*Assigned task:*
Reproduce exactly the lines that run from the start of the records below to the line with "OPG_BR: begin", inclusive.

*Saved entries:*

=== Begin Enclosure ===

===== config.mk =====
export PLATFORM = sky130hd
export DESIGN_NAME = decode_stage_q
export DESIGN_NICKNAME = d
export VERILOG_FILES = /design/src/rtl/decode_pkg.sv /design/src/rtl/decode_fifo.sv /design/src/rtl/decode_stage_q.sv
export SDC_FILE = /design/constraint.sdc
export NUM_CORES = 1
export LEC_CHECK = 0
export BUFFER_PORTS_ARGS = -buffer_cell sky130_fd_sc_hd__buf_4
export CORE_ASPECT_RATIO = 1.1
export CORE_MARGIN = 3
export CORE_UTILIZATION = 43
export DETAILED_ROUTE_END_ITERATION = 8
export PLACE_DENSITY = 0.74
export SLEW_MARGIN = 20
export SYNTH_ARGS = -nofsm -noshare
export SYNTH_HDL_FRONTEND = slang
export SYNTH_HIERARCHICAL = 1
export SYNTH_SLANG_ARGS = --single-unit

===== constraint.sdc =====
create_clock -name clock -period 6.2 [get_ports clock]
set_clock_uncertainty 0.2 [all_clocks]
set_input_delay 1.24 -clock clock [delete_from_list [all_inputs] [get_ports clock]]
set_output_delay 1.24 -clock clock [all_outputs]
set_load 0.03 [all_outputs]

===== src/rtl/decode_pkg.sv =====
// Shared decode definitions for decode_stage_q: opcode groups, control encodings
// and the pure opcode -> control decode function.
package decode_pkg;

  localparam logic [1:0] OPG_BR  = 2'b00;
  localparam logic [1:0] OPG_ALU = 2'b01;
  localparam logic [1:0] OPG_LD  = 2'b10;
  localparam logic [1:0] OPG_ST  = 2'b11;

  localparam logic [1:0] W_SRC_ALU = 2'd0;
  localparam logic [1:0] W_SRC_MEM = 2'd1;
  localparam logic [1:0] W_SRC_PC  = 2'd2;

  typedef struct packed {
    logic [1:0] alu;
    logic [1:0] pcsel1;
    logic       pcsel2;
    logic       op2sel;
  } e_ctrl_t;

  typedef struct packed {
    e_ctrl_t    e;
    logic       mem;
    logic [1:0] w;
  } dec_t;

  // op is the 4-bit opcode, imm_bit is instr[5] (register/immediate select).
  function automatic dec_t decode_op(input logic [3:0] op, input logic imm_bit);
    dec_t d;
    d = '0;
    case (op[1:0])
      OPG_BR: begin
        case (op[3:2])
          2'b00: begin
            d.e.pcsel1 = 2'd1;
            d.e.pcsel2 = 1'b1;
          end
          2'b11: d.e.pcsel1 = 2'd3;
          default: ;
        endcase
      end
      OPG_ALU: begin
        d.e.op2sel = ~imm_bit;
        d.e.alu    = (op[3:2] == 2'b11) ? 2'd0 : op[3:2];
      end
      default: begin
        if (op[3:2] == 2'b01) begin
          d.e.pcsel1 = 2'd2;
        end else begin
          d.e.pcsel1 = 2'd1;
          d.e.pcsel2 = 1'b1;
        end
        d.mem = (op[3:2] == 2'b10);
        if (op[1:0] == OPG_LD)
          d.w = (op[3:2] == 2'b11) ? W_SRC_PC : W_SRC_MEM;
        else
          d.w = W_SRC_ALU;
      end
    endcase
    return d;
  endfunction

endpackage
--- config.mk ---
export PLATFORM = sky130hd
export DESIGN_NAME = mem_copy_dma
export DESIGN_NICKNAME = d
export VERILOG_FILES = /design/src/rtl/mem_copy_dma_pkg.sv /design/src/rtl/mem_copy_dma.sv
export SDC_FILE = /design/constraint.sdc
export NUM_CORES = 1
export LEC_CHECK = 0
export ABC_AREA = 1
export CORE_AREA = 2 2 106 108
export DETAILED_ROUTE_END_ITERATION = 10
export DIE_AREA = 0 0 108 110
export DONT_BUFFER_PORTS = 1
export GPL_TIMING_DRIVEN = 0
export PLACE_DENSITY = 0.5
export SLEW_MARGIN = 20
export SYNTH_ARGS = -nofsm -noshare
export SYNTH_HDL_FRONTEND = slang
export SYNTH_SLANG_ARGS = --single-unit
--- constraint.sdc ---
create_clock -name clk -period 2.16 [get_ports clk]
set_input_delay 0.216 -clock clk [delete_from_list [all_inputs] [get_ports clk]]
set_output_delay 0.216 -clock clk [all_outputs]
set_load 0.03 [all_outputs]
--- src/rtl/mem_copy_dma_pkg.sv ---
// Shared definitions for the block-copy engine: FSM state encodings.
// The CPU control-port decode relies on these exact encodings.
package mem_copy_dma_pkg;

  typedef enum logic [1:0] {
    ST_IDLE  = 2'd0,
    ST_READ  = 2'd1,
    ST_WRITE = 2'd2,
    ST_DONE  = 2'd3
  } dma_state_e;

endpackage

--- src/rtl/mem_copy_dma.sv ---
// Word-granular block-copy engine acting as a bus initiator on the data RAM.
// Each word takes two cycles: a READ cycle that captures the RAM's
// asynchronous data_out, then a WRITE cycle that stores it at the destination.
//
// Command handshake: start is a single-cycle strobe with no ready signal.
// It is accepted only when the engine is idle (busy == 0) and rst is low.
// On the accepting edge, src_addr, dst_addr and length are captured.
// A start seen while busy is dropped, not queued. Completion is signalled
// by a one-cycle done pulse, after which busy falls.
module mem_copy_dma
  import mem_copy_dma_pkg::*;
#(
  parameter int ADDR_WIDTH = 12,
  parameter int DATA_WIDTH = 32,
  parameter int LEN_WIDTH  = 12
) (
  input  logic                  clk,
  input  logic                  rst,
  input  logic                  start,
  input  logic [ADDR_WIDTH-1:0] src_addr,
  input  logic [ADDR_WIDTH-1:0] dst_addr,
  input  logic [LEN_WIDTH-1:0]  length,
  output logic                  busy,
  output logic                  done,
  output logic [ADDR_WIDTH-1:0] mem_address,
  output logic [DATA_WIDTH-1:0] mem_data_in,
  output logic                  mem_write_enable,
  output logic                  mem_read_enable,
  input  logic [DATA_WIDTH-1:0] mem_rdata,
  output dma_state_e            dbg_state
);

  dma_state_e            state_q, state_d;
  logic [ADDR_WIDTH-1:0] src_q;
  logic [ADDR_WIDTH-1:0] dst_q;
  logic [LEN_WIDTH-1:0]  cnt_q;
  logic [DATA_WIDTH-1:0] buf_q;

  assign dbg_state = state_q;

  // State register plus the address/count/data registers they advance.
  // Address increments wrap naturally at the register width.
  always_ff @(posedge clk) begin
    if (rst) begin
      state_q <= ST_IDLE;
      src_q   <= '0;
      dst_q   <= '0;
      cnt_q   <= '0;
      buf_q   <= '0;
    end else begin
      state_q <= state_d;
      case (state_q)
        ST_IDLE: begin
          if (start && (length != '0)) begin
            src_q <= src_addr;
            dst_q <= dst_addr;
            cnt_q <= length;
          end
        end
        ST_READ: begin
          buf_q <= mem_rdata;
          src_q <= src_q + ADDR_WIDTH'(1);
        end
        ST_WRITE: begin
          dst_q <= dst_q + ADDR_WIDTH'(1);
          cnt_q <= cnt_q - LEN_WIDTH'(1);
        end
        default: ;
      endcase
    end
  end

  // Next-state and output decode; RAM port outputs depend only on the
  // registered state and registered values, so enables do not glitch.
  always_comb begin
    state_d          = state_q;
    busy             = (state_q != ST_IDLE);
    done             = 1'b0;
    mem_address      = '0;
    mem_data_in      = '0;
    mem_write_enable = 1'b0;
    mem_read_enable  = 1'b0;
    case (state_q)
      ST_IDLE: begin
        if (start) begin
          state_d = (length == '0) ? ST_DONE : ST_READ;
        end
      end
      ST_READ: begin
        mem_address     = src_q;
        mem_read_enable = 1'b1;
        state_d         = ST_WRITE;
      end
      ST_WRITE: begin
        mem_address      = dst_q;
        mem_data_in      = buf_q;
        mem_write_enable = 1'b1;
        state_d          = (cnt_q == LEN_WIDTH'(1)) ? ST_DONE : ST_READ;
      end
      ST_DONE: begin
        done    = 1'b1;
        state_d = ST_IDLE;
      end
      default: state_d = ST_IDLE;
    endcase
  end

endmodule
## config.mk

```make
export PLATFORM = sky130hd
export DESIGN_NAME = mem_lsu_stage
export DESIGN_NICKNAME = d
export VERILOG_FILES = /design/src/rtl/mem_lsu_pkg.sv /design/src/rtl/mem_lsu_stage_load_align.sv /design/src/rtl/mem_lsu_stage.sv
export SDC_FILE = /design/constraint.sdc
export NUM_CORES = 1
export LEC_CHECK = 0
export ABC_CLOCK_PERIOD_IN_PS = 5300
export CAP_MARGIN = 0
export CORE_MARGIN = 1
export CORE_UTILIZATION = 48
export DETAILED_ROUTE_END_ITERATION = 16
export PLACE_DENSITY = 0.89
export SLEW_MARGIN = 25
export SYNTH_ARGS = -nofsm -noshare
export SYNTH_HDL_FRONTEND = slang
export SYNTH_SLANG_ARGS = --single-unit
```

## constraint.sdc

```tcl
create_clock -name clk -period 5.3 [get_ports clk]
set_clock_uncertainty 0.05 [all_clocks]
set_input_delay 1.06 -clock clk [delete_from_list [all_inputs] [get_ports clk]]
set_output_delay 1.06 -clock clk [all_outputs]
set_load 0.005 [all_outputs]
```
$ cat src/rtl/uart_tx16_if.sv
// uart_tx16_if: byte-queue side of the 16x-clocked UART transmitter.
//   din      byte to queue
//   wr_en    write strobe, one byte per clock while high
//   full     queue holds 2**FIFO_AW bytes
//   count    current queue occupancy (0..2**FIFO_AW)
//   overflow sticky flag, a write was attempted while full
// master: producer side (drives din/wr_en); slave: the transmitter.
interface uart_tx16_if #(
    parameter int FIFO_AW = 2
);
    logic [7:0]       din;
    logic             wr_en;
    logic             full;
    logic [FIFO_AW:0] count;
    logic             overflow;

    modport master (output din, wr_en, input full, count, overflow);
    modport slave  (input din, wr_en, output full, count, overflow);
endinterface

=== End Enclosure ===

*Output of the task:*
===== config.mk =====
export PLATFORM = sky130hd
export DESIGN_NAME = decode_stage_q
export DESIGN_NICKNAME = d
export VERILOG_FILES = /design/src/rtl/decode_pkg.sv /design/src/rtl/decode_fifo.sv /design/src/rtl/decode_stage_q.sv
export SDC_FILE = /design/constraint.sdc
export NUM_CORES = 1
export LEC_CHECK = 0
export BUFFER_PORTS_ARGS = -buffer_cell sky130_fd_sc_hd__buf_4
export CORE_ASPECT_RATIO = 1.1
export CORE_MARGIN = 3
export CORE_UTILIZATION = 43
export DETAILED_ROUTE_END_ITERATION = 8
export PLACE_DENSITY = 0.74
export SLEW_MARGIN = 20
export SYNTH_ARGS = -nofsm -noshare
export SYNTH_HDL_FRONTEND = slang
export SYNTH_HIERARCHICAL = 1
export SYNTH_SLANG_ARGS = --single-unit

===== constraint.sdc =====
create_clock -name clock -period 6.2 [get_ports clock]
set_clock_uncertainty 0.2 [all_clocks]
set_input_delay 1.24 -clock clock [delete_from_list [all_inputs] [get_ports clock]]
set_output_delay 1.24 -clock clock [all_outputs]
set_load 0.03 [all_outputs]

===== src/rtl/decode_pkg.sv =====
// Shared decode definitions for decode_stage_q: opcode groups, control encodings
// and the pure opcode -> control decode function.
package decode_pkg;

  localparam logic [1:0] OPG_BR  = 2'b00;
  localparam logic [1:0] OPG_ALU = 2'b01;
  localparam logic [1:0] OPG_LD  = 2'b10;
  localparam logic [1:0] OPG_ST  = 2'b11;

  localparam logic [1:0] W_SRC_ALU = 2'd0;
  localparam logic [1:0] W_SRC_MEM = 2'd1;
  localparam logic [1:0] W_SRC_PC  = 2'd2;

  typedef struct packed {
    logic [1:0] alu;
    logic [1:0] pcsel1;
    logic       pcsel2;
    logic       op2sel;
  } e_ctrl_t;

  typedef struct packed {
    e_ctrl_t    e;
    logic       mem;
    logic [1:0] w;
  } dec_t;

  // op is the 4-bit opcode, imm_bit is instr[5] (register/immediate select).
  function automatic dec_t decode_op(input logic [3:0] op, input logic imm_bit);
    dec_t d;
    d = '0;
    case (op[1:0])
      OPG_BR: begin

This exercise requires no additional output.